Andrew Korybko. A recalibração dos EUA em relação à Ásia-Pacífico pode estabilizar a Ásia Ocidental. Teherantimes, 27 de setembro de 2021.

América está visivelmente no processo de recalibrar geoestrategicamente seu foco para a Ásia-Pacífico, conforme evidenciado por vários desenvolvimentos relevantes que terão impacto nos assuntos da Ásia Ocidental. Primeiro, o presidente dos EUA, Joe Biden, permaneceu comprometido com a decisão de seu antecessor de se retirar militarmente do Afeganistão. Em seguida, anunciou que as tropas de combate partirão do Iraque até o final do ano, o que está sendo feito de acordo com a vontade do parlamento daquele país. Finalmente, o líder americano retirou os sistemas de defesa aérea Patriot da Arábia Saudita.

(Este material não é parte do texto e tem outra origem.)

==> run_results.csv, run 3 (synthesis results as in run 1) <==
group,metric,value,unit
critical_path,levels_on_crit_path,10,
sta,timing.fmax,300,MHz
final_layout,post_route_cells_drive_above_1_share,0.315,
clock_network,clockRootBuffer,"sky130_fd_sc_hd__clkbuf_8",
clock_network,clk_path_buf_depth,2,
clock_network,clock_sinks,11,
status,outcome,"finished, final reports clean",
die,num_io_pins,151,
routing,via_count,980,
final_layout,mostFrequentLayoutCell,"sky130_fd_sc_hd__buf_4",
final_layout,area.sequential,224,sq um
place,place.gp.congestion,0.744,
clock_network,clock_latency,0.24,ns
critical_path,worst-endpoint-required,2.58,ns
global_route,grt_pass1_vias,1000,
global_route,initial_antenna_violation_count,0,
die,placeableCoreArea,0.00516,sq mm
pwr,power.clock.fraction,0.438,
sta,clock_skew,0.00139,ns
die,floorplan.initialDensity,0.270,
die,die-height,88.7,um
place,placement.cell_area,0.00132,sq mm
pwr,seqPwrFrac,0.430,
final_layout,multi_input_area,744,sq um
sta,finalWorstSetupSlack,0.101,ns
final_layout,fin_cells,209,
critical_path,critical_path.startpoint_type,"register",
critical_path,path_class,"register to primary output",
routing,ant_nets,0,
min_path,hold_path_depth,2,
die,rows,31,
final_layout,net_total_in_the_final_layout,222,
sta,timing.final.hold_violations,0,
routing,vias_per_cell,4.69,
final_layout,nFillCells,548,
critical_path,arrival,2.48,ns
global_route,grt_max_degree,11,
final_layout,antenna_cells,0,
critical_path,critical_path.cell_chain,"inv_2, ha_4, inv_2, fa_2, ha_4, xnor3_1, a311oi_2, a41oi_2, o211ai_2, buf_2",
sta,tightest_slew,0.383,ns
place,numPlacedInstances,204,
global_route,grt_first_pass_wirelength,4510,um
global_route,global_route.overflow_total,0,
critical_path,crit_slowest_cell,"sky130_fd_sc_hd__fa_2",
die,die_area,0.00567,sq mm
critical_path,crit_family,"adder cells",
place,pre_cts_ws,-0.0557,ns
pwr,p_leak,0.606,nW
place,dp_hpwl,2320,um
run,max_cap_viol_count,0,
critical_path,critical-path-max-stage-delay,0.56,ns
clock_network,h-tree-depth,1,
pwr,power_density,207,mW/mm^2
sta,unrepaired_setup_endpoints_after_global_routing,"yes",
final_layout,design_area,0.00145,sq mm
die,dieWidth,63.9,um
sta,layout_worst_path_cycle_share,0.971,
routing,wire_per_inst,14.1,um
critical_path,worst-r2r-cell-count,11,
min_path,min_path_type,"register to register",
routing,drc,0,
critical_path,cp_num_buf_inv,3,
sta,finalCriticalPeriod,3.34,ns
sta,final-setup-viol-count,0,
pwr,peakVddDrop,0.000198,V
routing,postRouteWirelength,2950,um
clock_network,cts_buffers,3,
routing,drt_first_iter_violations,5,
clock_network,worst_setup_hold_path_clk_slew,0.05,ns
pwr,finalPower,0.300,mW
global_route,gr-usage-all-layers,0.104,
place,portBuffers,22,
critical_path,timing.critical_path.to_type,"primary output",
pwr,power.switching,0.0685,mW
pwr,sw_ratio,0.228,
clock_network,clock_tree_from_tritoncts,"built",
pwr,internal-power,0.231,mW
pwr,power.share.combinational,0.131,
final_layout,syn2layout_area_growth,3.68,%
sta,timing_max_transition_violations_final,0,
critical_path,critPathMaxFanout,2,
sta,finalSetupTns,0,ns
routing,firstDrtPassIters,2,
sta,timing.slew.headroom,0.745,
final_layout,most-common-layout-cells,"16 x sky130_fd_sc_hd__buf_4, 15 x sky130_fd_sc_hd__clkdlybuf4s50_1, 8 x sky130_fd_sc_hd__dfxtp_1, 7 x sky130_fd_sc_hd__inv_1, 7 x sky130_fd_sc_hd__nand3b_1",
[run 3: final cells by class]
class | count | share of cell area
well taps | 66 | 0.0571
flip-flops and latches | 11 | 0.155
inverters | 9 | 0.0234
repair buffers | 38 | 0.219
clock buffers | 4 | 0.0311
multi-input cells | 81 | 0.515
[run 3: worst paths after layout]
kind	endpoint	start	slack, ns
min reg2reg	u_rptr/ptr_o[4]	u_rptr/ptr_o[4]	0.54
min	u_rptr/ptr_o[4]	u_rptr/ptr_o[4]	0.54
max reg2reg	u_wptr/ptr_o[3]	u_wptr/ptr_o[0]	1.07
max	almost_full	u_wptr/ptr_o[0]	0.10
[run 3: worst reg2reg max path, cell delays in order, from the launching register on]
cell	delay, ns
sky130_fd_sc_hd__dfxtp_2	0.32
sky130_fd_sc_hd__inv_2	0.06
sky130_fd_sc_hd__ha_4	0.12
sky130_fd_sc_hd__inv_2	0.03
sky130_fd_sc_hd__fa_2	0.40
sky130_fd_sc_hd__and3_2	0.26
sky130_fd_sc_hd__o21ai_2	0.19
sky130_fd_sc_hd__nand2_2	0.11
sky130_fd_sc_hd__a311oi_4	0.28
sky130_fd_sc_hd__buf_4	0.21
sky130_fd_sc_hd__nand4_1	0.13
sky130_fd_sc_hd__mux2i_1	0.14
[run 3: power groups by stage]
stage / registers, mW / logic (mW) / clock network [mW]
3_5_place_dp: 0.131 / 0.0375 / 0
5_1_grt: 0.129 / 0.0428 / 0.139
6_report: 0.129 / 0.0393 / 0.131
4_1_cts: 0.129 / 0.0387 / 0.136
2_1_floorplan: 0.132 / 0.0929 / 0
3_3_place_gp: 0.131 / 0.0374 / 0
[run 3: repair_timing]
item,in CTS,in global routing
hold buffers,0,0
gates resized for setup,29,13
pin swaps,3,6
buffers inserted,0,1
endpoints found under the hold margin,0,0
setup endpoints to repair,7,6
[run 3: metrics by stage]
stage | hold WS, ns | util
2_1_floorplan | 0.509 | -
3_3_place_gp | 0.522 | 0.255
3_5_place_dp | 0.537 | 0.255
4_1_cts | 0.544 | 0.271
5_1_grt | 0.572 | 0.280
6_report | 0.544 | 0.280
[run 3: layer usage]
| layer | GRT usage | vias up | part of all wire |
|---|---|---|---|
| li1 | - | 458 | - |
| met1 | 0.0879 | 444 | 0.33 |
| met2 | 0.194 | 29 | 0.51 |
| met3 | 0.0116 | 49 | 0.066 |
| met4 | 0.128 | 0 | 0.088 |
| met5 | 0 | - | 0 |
### src/rtl/mvm_pkg.sv
// Shared definitions for the matrix-vector multiply scheduler: state
// encodings, default geometry and address-width helper.
package mvm_pkg;

  localparam int DEF_M       = 3;
  localparam int DEF_N       = 3;
  localparam int DEF_MAC_LAT = 3;

  // Scheduler states, kept as plain constants so older code can compare them.
  typedef logic [2:0] sched_state_t;

  localparam sched_state_t ST_IDLE      = 3'd0;
  localparam sched_state_t ST_ISSUE     = 3'd1;
  localparam sched_state_t ST_WAIT      = 3'd2;
  localparam sched_state_t ST_WRITE     = 3'd3;
  localparam sched_state_t ST_DRAIN_RD  = 3'd4;
  localparam sched_state_t ST_DRAIN_OUT = 3'd5;

  // Address width for a memory of the given depth; never below one bit so a
  // degenerate 1-deep memory still gets a legal port.
  function automatic int addr_width(input int depth);
    if (depth > 1) begin
      return $clog2(depth);
    end else begin
      return 1;
    end
  endfunction

endpackage

### src/rtl/mvm_addr_gen.sv
// Row/column counters for the MAC schedule and the registered A/x read
// addresses derived from them (addr_a = r*N + k, addr_x = k).
module mvm_addr_gen
  import mvm_pkg::*;
#(
  parameter int M    = DEF_M,
  parameter int N    = DEF_N,
  parameter int AW_A = addr_width(M * N),
  parameter int AW_X = addr_width(N),
  parameter int AW_Y = addr_width(M)
) (
  input  logic            clk,
  input  logic            reset,
  input  logic            clr_i,       // restart both counters at row 0, column 0
  input  logic            k_inc_i,     // step to the next column of the current row
  input  logic            row_next_i,  // step to the next row, column back to 0
  output logic [AW_Y-1:0] r_o,
  output logic            r_last_o,
  output logic            k_last_o,
  output logic [AW_A-1:0] addr_a_o,
  output logic [AW_X-1:0] addr_x_o
);

  logic [AW_Y-1:0] r_q, r_d;
  logic [AW_X-1:0] k_q, k_d;
  logic [AW_A-1:0] addr_a_q, addr_a_d;
  logic [AW_X-1:0] addr_x_q, addr_x_d;

  assign r_o      = r_q;
  assign r_last_o = (r_q == AW_Y'(M - 1));
  assign k_last_o = (k_q == AW_X'(N - 1));
  assign addr_a_o = addr_a_q;
  assign addr_x_o = addr_x_q;

  // Next counter values; both counters saturate at their last index.
  always_comb begin
    r_d = r_q;
    k_d = k_q;
    if (clr_i) begin
      r_d = '0;
      k_d = '0;
    end else if (row_next_i) begin
      if (r_q != AW_Y'(M - 1)) begin
        r_d = r_q + AW_Y'(1);
      end else begin
        r_d = r_q;
      end
      k_d = '0;
    end else if (k_inc_i) begin
      if (k_q != AW_X'(N - 1)) begin
        k_d = k_q + AW_X'(1);
      end else begin
        k_d = k_q;
      end
    end else begin
      r_d = r_q;
      k_d = k_q;
    end
    // Addresses follow the next counter values so they are valid in the
    // same cycle the counters are.
    addr_a_d = AW_A'(r_d) * AW_A'(N) + AW_A'(k_d);
    addr_x_d = k_d;
  end

  // Counter and address registers.
  always_ff @(posedge clk) begin
    if (reset) begin
      r_q      <= '0;
      k_q      <= '0;
      addr_a_q <= '0;
      addr_x_q <= '0;
    end else begin
      r_q      <= r_d;
      k_q      <= k_d;
      addr_a_q <= addr_a_d;
      addr_x_q <= addr_x_d;
    end
  end

endmodule

### src/rtl/mvm_scheduler.sv
// Sequencer for y = A*x: issues A/x reads row by row into a shared MAC,
// waits out the MAC latency, writes each row result into y with its
// overflow flag, then drains y through a valid/ready port.
module mvm_scheduler
  import mvm_pkg::*;
#(
  parameter int M       = DEF_M,
  parameter int N       = DEF_N,
  parameter int MAC_LAT = DEF_MAC_LAT,
  parameter int AW_A    = addr_width(M * N),
  parameter int AW_X    = addr_width(N),
  parameter int AW_Y    = addr_width(M)
) (
  input  logic            clk,
  input  logic            reset,
  input  logic            start,
  output logic            busy,
  output logic            done,
  output logic [AW_A-1:0] addr_a,
  output logic [AW_X-1:0] addr_x,
  output logic            mac_valid_in,
  output logic            mac_clear,
  input  logic            mac_ovf,
  output logic            wr_en_y,
  output logic [AW_Y-1:0] addr_y,
  output logic            m_valid,
  input  logic            m_ready,
  output logic            y_ovf
);

  // WAIT loads MAC_LAT and leaves when the counter reads zero: MAC_LAT+1 cycles.
  localparam int WCW = addr_width(MAC_LAT + 1);

  sched_state_t    state_q, state_d;
  logic [WCW-1:0]  wait_cnt_q, wait_cnt_d;
  logic [M-1:0]    ovf_vec_q, ovf_vec_d;
  logic [AW_Y-1:0] addr_y_q, addr_y_d;
  logic            done_d;
  logic            busy_q, done_q, mac_valid_in_q, mac_clear_q, wr_en_y_q;

  logic            cnt_clr_s;
  logic            k_inc_s;
  logic            row_next_s;
  logic [AW_Y-1:0] r_s;
  logic            r_last_s;
  logic            k_last_s;

  mvm_addr_gen #(
    .M    (M),
    .N    (N),
    .AW_A (AW_A),
    .AW_X (AW_X),
    .AW_Y (AW_Y)
  ) u_addr_gen (
    .clk        (clk),
    .reset      (reset),
    .clr_i      (cnt_clr_s),
    .k_inc_i    (k_inc_s),
    .row_next_i (row_next_s),
    .r_o        (r_s),
    .r_last_o   (r_last_s),
    .k_last_o   (k_last_s),
    .addr_a_o   (addr_a),
    .addr_x_o   (addr_x)
  );

  // Next-state, counter controls, overflow capture and y addressing.
  always_comb begin
    state_d    = state_q;
    wait_cnt_d = wait_cnt_q;
    ovf_vec_d  = ovf_vec_q;
    addr_y_d   = addr_y_q;
    done_d     = 1'b0;
    cnt_clr_s  = 1'b0;
    k_inc_s    = 1'b0;
    row_next_s = 1'b0;
    case (state_q)
      ST_IDLE: begin
        if (start) begin
          state_d   = ST_ISSUE;
          cnt_clr_s = 1'b1;
          ovf_vec_d = '0;
          addr_y_d  = '0;
        end else begin
          state_d = ST_IDLE;
        end
      end
      ST_ISSUE: begin
        if (k_last_s) begin
          state_d    = ST_WAIT;
          wait_cnt_d = WCW'(MAC_LAT);
        end else begin
          k_inc_s = 1'b1;
        end
      end
      ST_WAIT: begin
        if (wait_cnt_q == '0) begin
          state_d  = ST_WRITE;
          addr_y_d = r_s;
        end else begin
          wait_cnt_d = wait_cnt_q - WCW'(1);
        end
      end
      ST_WRITE: begin
        ovf_vec_d[r_s] = mac_ovf;
        if (r_last_s) begin
          state_d  = ST_DRAIN_RD;
          addr_y_d = '0;
        end else begin
          state_d    = ST_ISSUE;
          row_next_s = 1'b1;
        end
      end
      ST_DRAIN_RD: begin
        state_d = ST_DRAIN_OUT;
      end
      ST_DRAIN_OUT: begin
        if (m_ready) begin
          if (addr_y_q == AW_Y'(M - 1)) begin
            state_d = ST_IDLE;
            done_d  = 1'b1;
          end else begin
            state_d  = ST_DRAIN_RD;
            addr_y_d = addr_y_q + AW_Y'(1);
          end
        end else begin
          state_d = ST_DRAIN_OUT;
        end
      end
      default: begin
        state_d = ST_IDLE;
      end
    endcase
  end

  // State and registered strobes; strobes are decoded from the next state so
  // they are asserted during the state they belong to.
  always_ff @(posedge clk) begin
    if (reset) begin
      state_q        <= ST_IDLE;
      wait_cnt_q     <= '0;
      ovf_vec_q      <= '0;
      addr_y_q       <= '0;
      busy_q         <= 1'b0;
      done_q         <= 1'b0;
      mac_valid_in_q <= 1'b0;
      mac_clear_q    <= 1'b0;
      wr_en_y_q      <= 1'b0;
    end else begin
      state_q        <= state_d;
      wait_cnt_q     <= wait_cnt_d;
      ovf_vec_q      <= ovf_vec_d;
      addr_y_q       <= addr_y_d;
      busy_q         <= (state_d != ST_IDLE);
      done_q         <= done_d;
      // One cycle behind ISSUE to line up with the registered A/x read data.
      mac_valid_in_q <= (state_q == ST_ISSUE);
      mac_clear_q    <= (state_d == ST_WRITE);
      wr_en_y_q      <= (state_d == ST_WRITE);
    end
  end

  // Output handshake decode: valid only while presenting a word.
  always_comb begin
    if (state_q == ST_DRAIN_OUT) begin
      m_valid = 1'b1;
      y_ovf   = ovf_vec_q[addr_y_q];
    end else begin
      m_valid = 1'b0;
      y_ovf   = 1'b0;
    end
  end

  assign busy         = busy_q;
  assign done         = done_q;
  assign mac_valid_in = mac_valid_in_q;
  assign mac_clear    = mac_clear_q;
  assign wr_en_y      = wr_en_y_q;
  assign addr_y       = addr_y_q;

endmodule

Essas ações estão sendo empreendidas devido aos meios finitos dos EUA de “conter” a China, o que exige certos compromissos militares em outros teatros, como o chamado “Grande Oriente Médio”, que não é tão importante para ele quanto a Ásia-Pacífico é hoje em dia. No entanto, a ótica desses movimentos está a favor do soft power do Irã, uma vez que sua liderança prometeu anteriormente que a retirada dos Estados Unidos da região seria a verdadeira vingança do país pelo assassinato do general Qassem Soleimani pelo ex-presidente dos EUA, Donald Trump, em janeiro de 2020.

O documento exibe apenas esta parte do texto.